Connexin-mediated regulation of gliogenesis

Abstract

Connexin (Cx) proteins are important in coordinating neural progenitor cell behaviour. Here, we show hippocampal-derived neural progenitor cells (NPCs) express a wide and novel repertoire of Cxs when cultured in vitro. This repertoire can be modulated by exposure to the extracellular matrix component laminin which translates into functional changes in Cx-mediated signaling within hippocampal NPCs and their progeny. Novel localization of Cx29 to NPC-derived oligodendrocyte progenitor cells (OPCs) in these cultures prompted us to investigate what role Cx29 may have in maintenance, proliferation and specification of OPCs to oligodendrocytes in the hippocampus. Using a loss-of-function approach, we show loss of Cx29 results in reduced OPC and oligodendrocyte numbers with a concomitant increase in astrocyte number.
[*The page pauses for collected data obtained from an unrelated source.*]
<file path="config.mk">
export PLATFORM = sky130hd
export DESIGN_NAME = gpio_port
export DESIGN_NICKNAME = d
export VERILOG_FILES = /design/src/rtl/gpio_pkg.sv /design/src/rtl/gpio_regfile.sv /design/src/rtl/gpio_sync.sv /design/src/rtl/gpio_readback.sv /design/src/rtl/gpio_port.sv
export SDC_FILE = /design/constraint.sdc
export NUM_CORES = 1
export LEC_CHECK = 0
export BUFFER_PORTS_ARGS = -buffer_cell sky130_fd_sc_hd__buf_4
export CORE_MARGIN = 10
export CORE_UTILIZATION = 50
export CTS_BUF_LIST = sky130_fd_sc_hd__clkbuf_4
export DETAILED_ROUTE_END_ITERATION = 8
export HOLD_SLACK_MARGIN = 0.03
export PLACE_DENSITY = 0.78
export RECOVER_POWER = 25
export SLEW_MARGIN = 20
export SYNTH_ARGS = -nofsm -noshare
export SYNTH_HDL_FRONTEND = slang
export SYNTH_SLANG_ARGS = --single-unit
</file>
<file path="constraint.sdc">
create_clock -name clk -period 1.69 [get_ports clk]
set_input_delay 0.2535 -clock clk [delete_from_list [all_inputs] [get_ports clk]]
set_output_delay 0.2535 -clock clk [all_outputs]
set_load 0.05 [all_outputs]
</file>
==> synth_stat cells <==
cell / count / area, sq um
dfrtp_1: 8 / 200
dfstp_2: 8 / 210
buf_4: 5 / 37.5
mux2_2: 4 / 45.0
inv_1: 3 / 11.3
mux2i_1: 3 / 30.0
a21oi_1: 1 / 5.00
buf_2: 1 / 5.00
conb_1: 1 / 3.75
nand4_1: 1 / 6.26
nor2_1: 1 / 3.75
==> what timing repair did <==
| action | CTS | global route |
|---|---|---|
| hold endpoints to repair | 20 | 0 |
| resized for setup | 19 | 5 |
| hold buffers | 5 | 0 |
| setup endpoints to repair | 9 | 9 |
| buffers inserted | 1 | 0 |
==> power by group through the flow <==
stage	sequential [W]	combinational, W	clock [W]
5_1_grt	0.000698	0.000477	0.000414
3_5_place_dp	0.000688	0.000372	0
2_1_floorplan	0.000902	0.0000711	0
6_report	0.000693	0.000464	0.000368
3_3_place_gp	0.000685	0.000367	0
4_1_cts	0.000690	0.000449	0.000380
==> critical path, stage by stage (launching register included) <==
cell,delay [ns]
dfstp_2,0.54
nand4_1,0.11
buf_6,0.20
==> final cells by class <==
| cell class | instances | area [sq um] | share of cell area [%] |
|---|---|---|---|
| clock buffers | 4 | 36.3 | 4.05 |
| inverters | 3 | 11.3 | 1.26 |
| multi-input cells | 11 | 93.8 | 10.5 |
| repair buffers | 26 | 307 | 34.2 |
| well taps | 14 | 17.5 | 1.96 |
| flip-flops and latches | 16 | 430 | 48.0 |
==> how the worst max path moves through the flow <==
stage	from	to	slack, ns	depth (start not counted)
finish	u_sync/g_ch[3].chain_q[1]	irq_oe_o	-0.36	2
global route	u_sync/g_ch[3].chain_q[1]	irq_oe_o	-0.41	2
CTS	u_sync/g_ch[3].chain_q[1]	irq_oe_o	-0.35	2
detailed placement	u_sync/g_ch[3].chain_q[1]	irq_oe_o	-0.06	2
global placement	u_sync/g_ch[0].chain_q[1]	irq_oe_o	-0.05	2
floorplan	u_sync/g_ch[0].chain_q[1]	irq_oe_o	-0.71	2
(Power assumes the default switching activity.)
--- config.mk ---
export PLATFORM = sky130hd
export DESIGN_NAME = fwd_unit
export DESIGN_NICKNAME = d
export VERILOG_FILES = /design/src/rtl/fwd_pkg.sv /design/src/rtl/fwd_stage_hit.sv /design/src/rtl/fwd_operand_sel.sv /design/src/rtl/fwd_store_sel.sv /design/src/rtl/fwd_unit.sv
export SDC_FILE = /design/constraint.sdc
export NUM_CORES = 1
export LEC_CHECK = 0
export BUFFER_PORTS_ARGS = -buffer_cell sky130_fd_sc_hd__buf_4
export CORE_AREA = 2 2 39 41
export DETAILED_ROUTE_END_ITERATION = 6
export DIE_AREA = 0 0 41 43
export PLACE_DENSITY = 0.66
export SLEW_MARGIN = 30
export SYNTH_ARGS = -nofsm -noshare
export SYNTH_HDL_FRONTEND = slang
export SYNTH_HIERARCHICAL = 1
export SYNTH_SLANG_ARGS = --single-unit
--- constraint.sdc ---
create_clock -name vclk -period 1.4
set_clock_uncertainty 0.2 [all_clocks]
set_input_delay 0.21 -clock vclk [all_inputs]
set_output_delay 0.21 -clock vclk [all_outputs]
set_load 0.01 [all_outputs]
--- src/rtl/fwd_pkg.sv ---
package fwd_pkg;
    typedef enum logic [1:0] {
        FWD_REGFILE  = 2'b00,
        FWD_FROM_WB  = 2'b01,
        FWD_FROM_MEM = 2'b10
    } fwd_sel_e;

    typedef struct packed {
        fwd_sel_e sel_a;
        fwd_sel_e sel_b;
        logic     store_sel;
    } fwd_out_t;
endpackage

--- src/rtl/fwd_stage_hit.sv ---
module fwd_stage_hit #(
    parameter int IDX_W = 5
) (
    input  logic             wr_en,
    input  logic [IDX_W-1:0] dst_idx,
    input  logic [IDX_W-1:0] src_idx,
    output logic             hit
);
    // A producer counts only if it writes, is not the zero register and matches
    assign hit = wr_en && (dst_idx != '0) && (dst_idx == src_idx);
endmodule

--- src/rtl/fwd_operand_sel.sv ---
module fwd_operand_sel
    import fwd_pkg::*;
(
    input  logic     mem_hit,
    input  logic     wb_hit,
    output fwd_sel_e sel
);
    // Newer producer (memory stage) takes priority over writeback
    always_comb begin
        if (mem_hit)     sel = FWD_FROM_MEM;
        else if (wb_hit) sel = FWD_FROM_WB;
        else             sel = FWD_REGFILE;
    end
endmodule

--- src/rtl/fwd_store_sel.sv ---
module fwd_store_sel #(
    parameter int IDX_W = 5
) (
    input  logic             wb_wr_en,
    input  logic [IDX_W-1:0] wb_dst_idx,
    input  logic             mem_is_store,
    input  logic [IDX_W-1:0] mem_store_idx,
    output logic             sel
);
    logic gated_wr;

    assign gated_wr = wb_wr_en & mem_is_store;

    fwd_stage_hit #(.IDX_W(IDX_W)) i_hit (
        .wr_en   (gated_wr),
        .dst_idx (wb_dst_idx),
        .src_idx (mem_store_idx),
        .hit     (sel)
    );
endmodule

--- src/rtl/fwd_unit.sv ---
module fwd_unit
    import fwd_pkg::*;
#(
    parameter int IDX_W = 5
) (
    input  logic             [IDX_W-1:0] idex_src_a_idx,
    input  logic             [IDX_W-1:0] idex_src_b_idx,
    input  logic                         exm_wr_en,
    input  logic             [IDX_W-1:0] exm_dst_idx,
    input  logic                         exm_is_store,
    input  logic             [IDX_W-1:0] exm_store_idx,
    input  logic                         mwb_wr_en,
    input  logic             [IDX_W-1:0] mwb_dst_idx,
    output logic             [1:0]       fwd_a_sel,
    output logic             [1:0]       fwd_b_sel,
    output logic                         store_fwd_sel
);
    localparam int NUM_OPS = 2;

    logic [IDX_W-1:0] src_idx [NUM_OPS];
    fwd_sel_e         op_sel  [NUM_OPS];
    logic             st_sel;
    fwd_out_t         out_d;

    assign src_idx[0] = idex_src_a_idx;
    assign src_idx[1] = idex_src_b_idx;

    for (genvar g = 0; g < NUM_OPS; g++) begin : g_op
        logic mem_hit;
        logic wb_hit;

        fwd_stage_hit #(.IDX_W(IDX_W)) i_mem_hit (
            .wr_en   (exm_wr_en),
            .dst_idx (exm_dst_idx),
            .src_idx (src_idx[g]),
            .hit     (mem_hit)
        );

        fwd_stage_hit #(.IDX_W(IDX_W)) i_wb_hit (
            .wr_en   (mwb_wr_en),
            .dst_idx (mwb_dst_idx),
            .src_idx (src_idx[g]),
            .hit     (wb_hit)
        );

        fwd_operand_sel i_sel (
            .mem_hit (mem_hit),
            .wb_hit  (wb_hit),
            .sel     (op_sel[g])
        );
    end

    fwd_store_sel #(.IDX_W(IDX_W)) i_store (
        .wb_wr_en      (mwb_wr_en),
        .wb_dst_idx    (mwb_dst_idx),
        .mem_is_store  (exm_is_store),
        .mem_store_idx (exm_store_idx),
        .sel           (st_sel)
    );

    // Output bundle; no state, so the _d value drives the ports directly
    always_comb begin
        out_d.sel_a     = op_sel[0];
        out_d.sel_b     = op_sel[1];
        out_d.store_sel = st_sel;
    end

    assign fwd_a_sel     = out_d.sel_a;
    assign fwd_b_sel     = out_d.sel_b;
    assign store_fwd_sel = out_d.store_sel;
endmodule

==> summary.md <==
| Metric | Value |
|---|---|
| Global Route Usage Sum | `16.4%` |
| Overall Power | `240 uW` |
| Slowest-stage cell, CP | `and4_1` |
| DR vias/cell | `4.77` |
| Yosys Warn Count | `6` |
| Synth cell types | `11` |
| LEAKAGE | `0.387 nW` |
| P&R area growth vs syn | `110%` |
| Max VDD drop | `0.107 mV` |
| CP Class | `primary input to primary output` |
| Final Util | `65.4%` |
| Initial antenna violation count | `0` |
| Synth Cell Area | `430 sq um` |
| Setup ws final | `-0.141 ns` |
| Worst endpoint required time | `0.99 ns` |
| Crit path max fanout | `6` |
| Synthesized netlist cell count | `55` |
| Worst Hold Class | `primary input to primary output` |
| Sequential cell count | `0` |
| Commonest non-fill, non-tap cell in the layout | `buf_4` |
| Antenna viol nets, final | `0` |
| Antenna Cells | `0` |
| Syn avg cell area | `7.83 sq um` |
| CP arrival | `1.13 ns` |
| Tmin final | `1.54 ns` |
| Final HPWL DP | `1.03 mm` |
| First-pass detailed-route iteration total | `2` |
| Hold-fix buffers at CTS | `0` |
| Hold slack | `0.636 ns` |
| Core area | `1380 sq um` |
| Initial Utilization | `31.1%` |
| RSZ-0062 raised after global routing | `yes` |
| Vias in the first global route | `531` |
| Die span in y | `43 um` |
| IO buf count | `33` |
| Worst path bufs/invs | `2` |
| DR DRC count | `0` |
| Peak Freq | `649 MHz` |
| Max Slew Vio Count | `0` |
| Yosys top cell area share | `30.5%` |
| TNS Setup | `-0.460 ns` |
| Ratio of total power to cell area | `265 nW/um^2` |
| Largest net degree at the start of global routing | `7` |
| Synth area leader | `xor2_1` |
| Max-slew headroom | `86.3%` |
| Layout cells sized above 1 | `58.3%` |
| Vias | `534` |
| CP endpoint kind | `primary output` |
| Total grt overflow | `0` |
| Placer Congestion | `0.852` |
| Failing checks | `negative setup slack` |
| Synth area leaders | `xor2_1 31%, nor4_2 15%, and4_1 10%, xnor2_1 10%, or2_0 7.3%` |
| Final hold violation count | `0` |
| DRT Wirelength | `1.35 mm` |
| Die area | `1760 sq um` |
| Seq/Total Area, Yosys | `0%` |
| Crit-path cells | `buf_12 -> xor2_1 -> nor3_2 -> and4_1 -> nor2b_4 -> buf_6` |
| Final setup vio count | `5` |
| DRC marker count from the first detailed-route iteration | `1` |
| Crit share post-route | `110%` |
| # IOs | `33` |
| Fin nets | `126` |
| Mapped Nets | `83` |
| Worst-margin pin slew | `0.204 ns` |
| Status | `complete, but fails checks` |
| Die width | `41 um` |
| First-pass GRT wire length | `2.09 mm` |
| Storage element area | `0 sq um` |
| Most frequent cells in the layout | `28 x buf_4, 15 x xor2_1, 11 x buf_6` |
| CP top delay family | `simple AND/OR/NAND/NOR gates` |
| Wirelength per Cell | `12.1 um` |
| CP Launch Type | `primary input` |
| MaxCap Viol Count | `0` |
| Row count | `14` |
| Clock buffer count | `0` |
| Slowest cell delay on critical path | `0.23 ns` |
<file path="config.mk">
export PLATFORM = sky130hd
export DESIGN_NAME = gated_evt_cnt
export DESIGN_NICKNAME = d
export VERILOG_FILES = /design/src/rtl/evc_pkg.sv /design/src/rtl/evc_sync_edge.sv /design/src/rtl/evc_ctrl.sv /design/src/rtl/evc_dp.sv /design/src/rtl/gated_evt_cnt.sv
export SDC_FILE = /design/constraint.sdc
export NUM_CORES = 1
export LEC_CHECK = 0
export BUFFER_PORTS_ARGS = -buffer_cell sky130_fd_sc_hd__clkbuf_2
export CAP_MARGIN = 20
export CELL_PAD_IN_SITES_DETAIL_PLACEMENT = 1
export CELL_PAD_IN_SITES_GLOBAL_PLACEMENT = 1
export CORE_ASPECT_RATIO = 1.4
export CORE_MARGIN = 5
export CORE_UTILIZATION = 43
export CTS_CLUSTER_DIAMETER = 120
export DETAILED_ROUTE_END_ITERATION = 7
export PLACE_DENSITY = 0.86
export SYNTH_ARGS = -nofsm -noshare
export SYNTH_HDL_FRONTEND = slang
export SYNTH_SLANG_ARGS = --single-unit
export TNS_END_PERCENT = 20
</file>
<file path="constraint.sdc">
create_clock -name clk -period 3.1 [get_ports clk]
set_clock_uncertainty 0.1 [all_clocks]
set_input_delay 0.155 -clock clk [delete_from_list [all_inputs] [get_ports clk]]
set_output_delay 0.155 -clock clk [all_outputs]
set_load 0.01 [all_outputs]
</file>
However, investigation of Cx29 in vivo, which also shows localization to OPCs and oligodendrocytes, reveals the role of Cx29 in oligodendrocyte specification may be overridden by the additional cues present in the microenvironment as an increase in NG2+ OPC proliferation is observed. However, the effect on astrocyte proliferation is likely cell intrinsic because increased astrocyte proliferation is maintained in vivo. Closer examination of the hippocampal OPC population further indicates Cx32 but not Cx47 is expressed by subsets of OPCs while Cx47 is restricted to mature oligodendrocytes. Similar to the loss of Cx29, the loss of Cx32 in vivo results in increased proliferation of NG2 + OPCs. These data can be reconciled by the novel finding that Cx29 and Cx32 likely have complementary roles in the regulation of OPC proliferation and specification and can mutually compensate for the loss of the other connexin in the OPC subpopulations of null-mutant mice. Modulation of these Cxs may thus result in new therapeutic approaches to the treatment of diseases where oligodendrocytes are primarily affected such as multiple sclerosis and where augmenting progenitor cell specification is a viable treatment option.